▶ [WORK REQUIRED]
Take the data below and extract the lines from the one with "fa_1 (120), ha_1" to the one with "export IMPL_hold_violations=0", inclusive, exactly as written.

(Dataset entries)
════════════════════

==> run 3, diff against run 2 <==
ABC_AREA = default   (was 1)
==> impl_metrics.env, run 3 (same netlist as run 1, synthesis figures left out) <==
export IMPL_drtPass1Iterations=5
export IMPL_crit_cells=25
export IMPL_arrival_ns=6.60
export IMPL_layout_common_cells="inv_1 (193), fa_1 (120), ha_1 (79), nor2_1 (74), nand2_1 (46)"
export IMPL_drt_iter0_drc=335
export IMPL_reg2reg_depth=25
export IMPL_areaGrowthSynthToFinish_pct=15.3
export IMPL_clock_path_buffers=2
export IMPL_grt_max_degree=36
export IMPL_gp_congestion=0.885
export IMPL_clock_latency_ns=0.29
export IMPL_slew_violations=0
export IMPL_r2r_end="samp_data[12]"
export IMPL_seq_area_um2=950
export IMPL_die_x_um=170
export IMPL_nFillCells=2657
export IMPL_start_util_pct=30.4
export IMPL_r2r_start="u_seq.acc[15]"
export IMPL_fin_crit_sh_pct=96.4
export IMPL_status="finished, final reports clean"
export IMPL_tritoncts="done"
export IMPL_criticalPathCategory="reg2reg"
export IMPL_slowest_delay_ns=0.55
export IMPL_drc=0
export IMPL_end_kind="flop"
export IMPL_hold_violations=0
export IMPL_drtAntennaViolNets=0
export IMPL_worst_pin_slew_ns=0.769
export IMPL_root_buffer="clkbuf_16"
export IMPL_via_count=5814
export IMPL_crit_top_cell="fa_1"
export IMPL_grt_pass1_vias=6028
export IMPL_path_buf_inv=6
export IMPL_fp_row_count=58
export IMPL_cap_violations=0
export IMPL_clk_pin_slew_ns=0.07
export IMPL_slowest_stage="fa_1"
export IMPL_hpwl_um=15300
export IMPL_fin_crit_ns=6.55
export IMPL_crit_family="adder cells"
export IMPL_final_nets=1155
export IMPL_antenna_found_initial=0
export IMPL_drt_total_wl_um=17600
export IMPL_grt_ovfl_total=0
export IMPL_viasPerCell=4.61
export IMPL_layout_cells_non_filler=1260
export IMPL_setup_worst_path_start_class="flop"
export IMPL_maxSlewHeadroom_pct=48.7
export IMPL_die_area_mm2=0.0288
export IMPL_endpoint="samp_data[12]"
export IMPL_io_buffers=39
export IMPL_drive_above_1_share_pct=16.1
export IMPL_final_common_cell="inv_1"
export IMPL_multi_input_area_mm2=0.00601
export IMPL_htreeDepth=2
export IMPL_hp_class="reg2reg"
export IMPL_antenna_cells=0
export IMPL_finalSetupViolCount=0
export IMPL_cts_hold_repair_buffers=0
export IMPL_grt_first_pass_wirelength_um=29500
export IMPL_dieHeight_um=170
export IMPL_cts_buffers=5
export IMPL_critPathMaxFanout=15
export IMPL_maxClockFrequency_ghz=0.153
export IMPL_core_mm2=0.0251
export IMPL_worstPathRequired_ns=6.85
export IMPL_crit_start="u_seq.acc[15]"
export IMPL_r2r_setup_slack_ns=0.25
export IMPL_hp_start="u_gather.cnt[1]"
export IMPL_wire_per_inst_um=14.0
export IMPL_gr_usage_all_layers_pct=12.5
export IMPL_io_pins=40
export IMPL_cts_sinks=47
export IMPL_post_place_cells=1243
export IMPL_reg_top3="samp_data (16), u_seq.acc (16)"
$ cat config.mk
export PLATFORM = sky130hd
export DESIGN_NAME = uart_regbank_ctrl
export DESIGN_NICKNAME = d
export VERILOG_FILES = /design/src/rtl/uart_rb_pkg.sv /design/src/rtl/uart_rb_decode.sv /design/src/rtl/uart_rb_regs.sv /design/src/rtl/uart_rb_prescale.sv /design/src/rtl/uart_regbank_ctrl.sv
export SDC_FILE = /design/constraint.sdc
export NUM_CORES = 1
export LEC_CHECK = 0
export BUFFER_PORTS_ARGS = -buffer_cell sky130_fd_sc_hd__clkbuf_2
export CAP_MARGIN = 20
export CORE_ASPECT_RATIO = 1.1
export CORE_MARGIN = 10
export CORE_UTILIZATION = 45
export CTS_CLUSTER_DIAMETER = 40
export CTS_CLUSTER_SIZE = 25
export DETAILED_ROUTE_END_ITERATION = 6
export GPL_ROUTABILITY_DRIVEN = 0
export PLACE_DENSITY = 0.64
export SYNTH_ARGS = -nofsm -noshare
export SYNTH_HDL_FRONTEND = slang
export SYNTH_HIERARCHICAL = 1
export SYNTH_SLANG_ARGS = --single-unit
$ cat constraint.sdc
create_clock -name clk -period 1.9 [get_ports clk]
set_clock_uncertainty 0.2 [all_clocks]
set_input_delay 0.095 -clock clk [delete_from_list [all_inputs] [get_ports clk]]
set_output_delay 0.095 -clock clk [all_outputs]
set_load 0.01 [all_outputs]
`src/rtl/uart_irq_pkg.sv`:
```
package uart_irq_pkg;
  localparam int NUM_SRC = 14;

  typedef logic [NUM_SRC-1:0] src_vec_t;

  typedef enum int {
    SRC_TX_HOLD_EMPTY = 0,
    SRC_RX_HOLD_FULL  = 1,
    SRC_TXF_LOW       = 2,
    SRC_TXF_EMPTY     = 3,
    SRC_RXF_HIGH      = 4,
    SRC_RXF_FULL      = 5,
    SRC_TX_UNDERRUN   = 6,
    SRC_RX_OVERRUN    = 7,
    SRC_PARITY_ERR    = 8,
    SRC_FRAME_ERR     = 9,
    SRC_CTS_DELTA     = 10,
    SRC_RX_IDLE_TMO   = 11,
    SRC_BREAK_END     = 12,
    SRC_BUS_ERR       = 13
  } src_idx_e;

  function automatic src_vec_t bit_of(src_idx_e idx);
    src_vec_t v;
    v = '0;
    v[idx] = 1'b1;
    return v;
  endfunction

  localparam src_vec_t RX_GROUP = bit_of(SRC_RXF_HIGH) | bit_of(SRC_RXF_FULL) |
                                  bit_of(SRC_RX_OVERRUN) | bit_of(SRC_PARITY_ERR) |
                                  bit_of(SRC_FRAME_ERR) | bit_of(SRC_RX_IDLE_TMO);
  localparam src_vec_t TX_GROUP = bit_of(SRC_TXF_LOW) | bit_of(SRC_TXF_EMPTY) |
                                  bit_of(SRC_TX_UNDERRUN);
endpackage

```
`src/rtl/uart_irq_sticky.sv`:
```
module uart_irq_sticky
  import uart_irq_pkg::*;
(
  input  logic     clk_i,
  input  logic     rst_ni,
  input  src_vec_t evt_i,
  input  logic     wr_i,
  input  src_vec_t wdata_i,
  output src_vec_t q_o
);
  src_vec_t clr;
  assign clr = {NUM_SRC{wr_i}} & wdata_i;

  for (genvar g = 0; g < NUM_SRC; g++) begin : g_bit
    // set wins over acknowledge
    always_ff @(posedge clk_i or negedge rst_ni) begin
      if (!rst_ni)          q_o[g] <= 1'b0;
      else if (evt_i[g])    q_o[g] <= 1'b1;
      else if (clr[g])      q_o[g] <= 1'b0;
    end
  end
endmodule

```
`src/rtl/uart_irq_mask.sv`:
```
module uart_irq_mask
  import uart_irq_pkg::*;
(
  input  logic     clk_i,
  input  logic     rst_ni,
  input  logic     wr_i,
  input  src_vec_t wdata_i,
  input  logic     rx_on_i,
  input  logic     rx_off_i,
  input  logic     tx_on_i,
  input  logic     tx_off_i,
  output src_vec_t q_o
);
  src_vec_t nxt;

  // word write, then group sets, then group clears
  always_comb begin
    nxt = wr_i ? wdata_i : q_o;
    if (rx_on_i)  nxt = nxt | RX_GROUP;
    if (tx_on_i)  nxt = nxt | TX_GROUP;
    if (rx_off_i) nxt = nxt & ~RX_GROUP;
    if (tx_off_i) nxt = nxt & ~TX_GROUP;
  end

  always_ff @(posedge clk_i or negedge rst_ni) begin
    if (!rst_ni) q_o <= '0;
    else         q_o <= nxt;
  end
endmodule

```
`src/rtl/uart_irq_reduce.sv`:
```
module uart_irq_reduce
  import uart_irq_pkg::*;
(
  input  src_vec_t status_i,
  input  src_vec_t enable_i,
  output logic     irq_o
);
  assign irq_o = |(status_i & enable_i);
endmodule

```
`src/rtl/uart_irq_status.sv`:
```
module uart_irq_status
  import uart_irq_pkg::*;
(
  input  logic              clk_i,
  input  logic              rst_ni,
  input  logic [NUM_SRC-1:0] evt_i,
  input  logic              sts_wr_i,
  input  logic [NUM_SRC-1:0] sts_wdata_i,
  input  logic              en_wr_i,
  input  logic [NUM_SRC-1:0] en_wdata_i,
  input  logic              rx_grp_on_i,
  input  logic              rx_grp_off_i,
  input  logic              tx_grp_on_i,
  input  logic              tx_grp_off_i,
  output logic [NUM_SRC-1:0] status_o,
  output logic [NUM_SRC-1:0] enable_o,
  output logic              irq_o
);
  src_vec_t sts_q, en_q;

  uart_irq_sticky u_sticky (
    .clk_i   (clk_i),
    .rst_ni  (rst_ni),
    .evt_i   (evt_i),
    .wr_i    (sts_wr_i),
    .wdata_i (sts_wdata_i),
    .q_o     (sts_q)
  );

  uart_irq_mask u_mask (
    .clk_i    (clk_i),
    .rst_ni   (rst_ni),
    .wr_i     (en_wr_i),
    .wdata_i  (en_wdata_i),
    .rx_on_i  (rx_grp_on_i),
    .rx_off_i (rx_grp_off_i),
    .tx_on_i  (tx_grp_on_i),
    .tx_off_i (tx_grp_off_i),
    .q_o      (en_q)
  );

  uart_irq_reduce u_reduce (
    .status_i (sts_q),
    .enable_i (en_q),
    .irq_o    (irq_o)
  );

  assign status_o = sts_q;
  assign enable_o = en_q;
endmodule

```
`config.mk`:
```
export PLATFORM = sky130hd
export DESIGN_NAME = uart_irq_status
export DESIGN_NICKNAME = d
export VERILOG_FILES = /design/src/rtl/uart_irq_pkg.sv /design/src/rtl/uart_irq_sticky.sv /design/src/rtl/uart_irq_mask.sv /design/src/rtl/uart_irq_reduce.sv /design/src/rtl/uart_irq_status.sv
export SDC_FILE = /design/constraint.sdc
export NUM_CORES = 1
export LEC_CHECK = 0
export BUFFER_PORTS_ARGS = -buffer_cell sky130_fd_sc_hd__buf_2
export CORE_MARGIN = 4
export CORE_UTILIZATION = 35
export CTS_CLUSTER_SIZE = 40
export DETAILED_ROUTE_END_ITERATION = 10
export PLACE_DENSITY = 0.69
export SYNTH_ARGS = -nofsm -noshare
export SYNTH_HDL_FRONTEND = slang
export SYNTH_SLANG_ARGS = --single-unit
```
`constraint.sdc`:
```
create_clock -name clk_i -period 1.45 [get_ports clk_i]
set_clock_uncertainty 0.15 [all_clocks]
set_input_delay 0.3625 -clock clk_i [delete_from_list [all_inputs] [get_ports clk_i]]
set_output_delay 0.3625 -clock clk_i [all_outputs]
set_load 0.01 [all_outputs]
```
; After elaboration in Yosys (flattened, before gate mapping)
; Index checks and enable logic that the tools add are counted.
[totals]
reg_bits = 28
in_bits = 50
output_inout_bits = 29
word_cells = 65
[classes]
n_mux = 33
bitwise_logic = 2
n_reduce_logical = 15
[ops]
columns = op, count
row1 = bitwise AND 14 bit, 2
row2 = 2-to-1 mux 1 bit, 28
row3 = nonzero test 2 bit, 14
row4 = 2-to-1 mux 12 bit, 2
row5 = 2-to-1 mux 14 bit, 1
row6 = 2-to-1 mux 7 bit, 2
row7 = OR reduction 14 bit, 1

; Longest topological paths before layout
[depth]
word_depth = 5
depth_mapped = 4
ltp_nobuf = 3

; Hierarchy
; From an unflattened synthesis, not the netlist that was laid out.
[hier_totals]
cells_unflattened = 93
area_unflattened_um2 = 1177.4
[modules_own_cells]
columns = module, instances, cells_per_inst, area_per_inst_um2, seq_area_each_um2
row1 = uart_irq_mask, 1, 41, 584.3, 350.3
row2 = uart_irq_sticky, 1, 43, 519.2, 350.3
row3 = uart_irq_reduce, 1, 9, 73.8, 0.0

; Least setup slack after synthesis
; No wires, ideal clock.
[synth_path]
path_type = register to output
start = register u_sticky.q_o[3]
end = output irq_o
arrival_time_ps = 1008
required_time_ps = 938
path_slack_ps = -70
path_stages_with_launch = 4
path_cell_list = dfrtp_1 -> a22o_1 -> a221oi_1 -> nand4_1
[synth_via]
elab_chain_len = 2
[synth_rtl]
columns = item, line
row1 = "start, declared", uart_irq_sticky.sv:9  ; output src_vec_t q_o
row2 = "start signal, assigned by index", uart_irq_sticky.sv:17  ; if (!rst_ni) q_o[g] <= 1'b0;
row3 = "start signal, assigned by index", uart_irq_sticky.sv:18  ; else if (evt_i[g]) q_o[g] <= 1'b1;
row4 = "start signal, assigned by index", uart_irq_sticky.sv:19  ; else if (clr[g]) q_o[g] <= 1'b0;
row5 = bitwise AND 14 bit, uart_irq_reduce.sv:8  ; assign irq_o = |(status_i & enable_i);
row6 = OR reduction 14 bit, uart_irq_reduce.sv:8
row7 = "end, declared", uart_irq_status.sv:17  ; output logic irq_o
; Every way passes these cells.

; Worst setup path in the final report
[layout_path]
start = register u_mask.q_o[3]
end = output irq_o
[layout_via]
elab_chain_len = 2
[layout_rtl]
columns = item, line
row1 = "start, declared", uart_irq_mask.sv:12  ; output src_vec_t q_o
row2 = "start signal, assigned", uart_irq_mask.sv:27  ; else q_o <= nxt;
row3 = bitwise AND 14 bit, uart_irq_reduce.sv:8
row4 = OR reduction 14 bit, uart_irq_reduce.sv:8
; Every way passes these cells.

==> impl_metrics.yaml <==
synthesis:
  avgSynthCellArea_um2: 11.57
  syn-num-nets: 150
  ys_types: 14
  syn_area_mm2: 0.001157
  yosys_warnings: 0
  ys_seq_area_share_pct: 60.54
  netlist_instances: 100
  ys_seq_elements: 28
sta:
  hold_viol: 0
  whs_ns: 0.04442
  finalCriticalPeriod_ns: 1.977
  clock.fmax_ghz: 0.5058
  fin_crit_sh_pct: 136.3
  rsz0062_at_grt: "yes"
  fin_ws_ns: -0.5270
  drv_slew: 0
  maxSlewHeadroom_pct: 59.33
  tightest_slew_ns: 0.6101
  fin_setup_tns_ns: -1.262
  finalSetupViolations: 18
worst_setup_path:
  crit_type: "reg -> out"
  slowest_delay_ns: 0.43
  worstRegToRegCells: 5
  crit_slowest_cell: "dfrtp_1"
  end_kind: "output pin"
  worstSetupStartpoint: "u_mask.q_o[3]$_DFFE_PN0P_"
  cp_max_fo: 2
  r2r_slack_ns: 0.15
  crit_path_start_kind: "flip-flop"
  crit_family: "compound AO/OA/AOI/OAI gates"
  r2r-end: "u_mask.q_o[11]$_DFFE_PN0P_"
  cp_cell_sequence: "a22o_1, a221oi_2, nand4_1, buf_2"
  path_buf_inv: 1
  worstReg2RegStart: "u_mask.q_o[11]$_DFFE_PN0P_"
  cp.required_ns: 0.94
  cp.arrival_ns: 1.46
global_routing:
  grt_max_degree: 29
  grt_overflow: 0
  grt_antenna_before_repair: 0
  grt_first_pass_wirelength_um: 5347
  grtUsageTotal_pct: 16.05
  grt_pass1_vias: 1190
clock_tree:
  cts_sinks: 28
  clk_pin_slew_ns: 0.15
  clkLatencyLatePin_ns: 0.32
  cts_root_buffer: "clkbuf_4"
  cts-htree-levels: 1
  clk_path_buf_depth: 2
  tritoncts: "done"
  cts_buffers: 3
route:
  ant_nets: 0
  drtIter0Drc: 34
  viasPerCell: 4.753
  wl_per_cell_um: 13.78
  drc: 0
  drt-pass1-iter-count: 4
  detailroute.via_count: 1174
  routed_wl_um: 3404
die:
  rows: 20
  die_area_mm2: 0.004291
  io_pins: 79
  die_w_um: 65.51
  core_mm2: 0.003103
  start_util_pct: 37.30
  fp.dieH_um: 65.51
layout:
  synthToLayoutAreaGrowth_pct: 71.68
  final_util_pct: 64.03
  nets: 254
  multiInputGateArea_um2: 445.4
  diodes: 0
  finalNonFillerCells: 247
  fill_cells: 273
  regArea_um2: 700.7
  layout-drive-gt1-share_pct: 54.68
hold_path:
  hold_path_class: "in -> reg"
  hold_end: "u_mask.q_o[2]$_DFFE_PN0P_"
  worstHoldStart: "tx_grp_off_i"
  min_path_cells: 2
flow_run:
  max_cap_viol_count: 0
placed_design:
  dp_slack_ns: -0.1461
  place.port_buffers: 78
  dp_hpwl_um: 2576
  gp_congestion: 0.7660
  dp.cells: 236
run_status:
  violations: "negative setup slack"
  status: "finished with violations"
power_and_ir_drop:
  power_density_mw_per_mm2: 859.7
  leakagePower_nw: 0.9865
  vdd_drop_max_uv: 450.5
[placed cells by master, fill, tap and decap left out, drive strengths merged, types with 4 or more instances in the layout]
cell type	instances
a22oi	5
clkbuf	4
nand2	14
mux2	5
dfrtp	28
nor2	9
a211oi	9
buf	101
nor2b	9
a21o	14
[final cells by class]
cell class	instances	share of cell area [%]
Multi-Input combinational cell	69	22.42
Sequential cell	28	35.26
Timing Repair Buffer	102	37.72
Tap cell	44	2.771
Clock buffer	4	1.826
[worst max path at each step]
stage,endpoint,slack [ns],depth (start not counted)
2_1_floorplan,irq_o,-0.03,3
5_1_grt,irq_o,-0.59,4
3_5_place_dp,irq_o,-0.15,4
3_3_place_gp,irq_o,-0.13,4
6_report,irq_o,-0.53,4
4_1_cts,irq_o,-0.53,4
[logic make-up after synthesis]
logic type             share of synthesized area, %
AO/OA/AOI/OAI                                 19.68
buffers and inverters                         1.514
flip-flops                                    60.54
multiplexers                                  4.865
AND/OR/NAND/NOR                               13.41
[routing by layer]
layer	vias up	part of all wire, %	track usage, %
li1	564	-	-
met1	562	41	19.27
met2	46	51	28.82
met3	2	7.3	2.735
met4	0	1.0	5.440
met5	-	0	0
[power by group]
| group | internal [mW] | switching (mW) | total (mW) |
|---|---|---|---|
| logic | 0.270 | 0.175 | 0.445 |
| clock network | 0.153 | 0.227 | 0.380 |
| registers | 0.838 | 0.0440 | 0.882 |
[stage by stage]
stage / instance area (um2) / total power, mW
floorplan: 1164 / 1.024
global placement: 1719 / 1.236
detailed placement: 1719 / 1.247
CTS: 1943 / 1.704
global route: 1987 / 1.803
finish: 1987 / 1.708
[Yosys cell counts]
cell type   n  area [um2]
and3_1      1       6.260
buf_4       1       7.510
nand2_1    14       52.55
nand4_1     1       6.260
nor2_1      9       33.78
a22oi_1     5       37.54
buf_2       2       10.01
a221oi_1    1       8.760
a22o_1      1       8.760
dfrtp_1    28       700.7
a21o_1     14       105.1
mux2_2      5       56.30
a211oi_1    9       67.56
nor2b_1     9       56.30
[state kept, by name, indices dropped and copies added, names as in the netlist]
register / count
u_sticky.q_o: 14
u_mask.q_o: 14
[repair_timing]
| action | 4_1_cts | 5_1_grt |
|---|---|---|
| buffers inserted | 5 | 7 |
| hold buffers | 1 | 0 |
| setup endpoints to repair | 18 | 27 |
| pin swaps | 2 | 0 |
| gates resized for setup | 34 | 3 |
| hold endpoints to repair | 28 | 0 |
(Power assumes the default switching activity.)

════════════════════

▶ [COMPLETED TASK]
export IMPL_layout_common_cells="inv_1 (193), fa_1 (120), ha_1 (79), nor2_1 (74), nand2_1 (46)"
export IMPL_drt_iter0_drc=335
export IMPL_reg2reg_depth=25
export IMPL_areaGrowthSynthToFinish_pct=15.3
export IMPL_clock_path_buffers=2
export IMPL_grt_max_degree=36
export IMPL_gp_congestion=0.885
export IMPL_clock_latency_ns=0.29
export IMPL_slew_violations=0
export IMPL_r2r_end="samp_data[12]"
export IMPL_seq_area_um2=950
export IMPL_die_x_um=170
export IMPL_nFillCells=2657
export IMPL_start_util_pct=30.4
export IMPL_r2r_start="u_seq.acc[15]"
export IMPL_fin_crit_sh_pct=96.4
export IMPL_status="finished, final reports clean"
export IMPL_tritoncts="done"
export IMPL_criticalPathCategory="reg2reg"
export IMPL_slowest_delay_ns=0.55
export IMPL_drc=0
export IMPL_end_kind="flop"
export IMPL_hold_violations=0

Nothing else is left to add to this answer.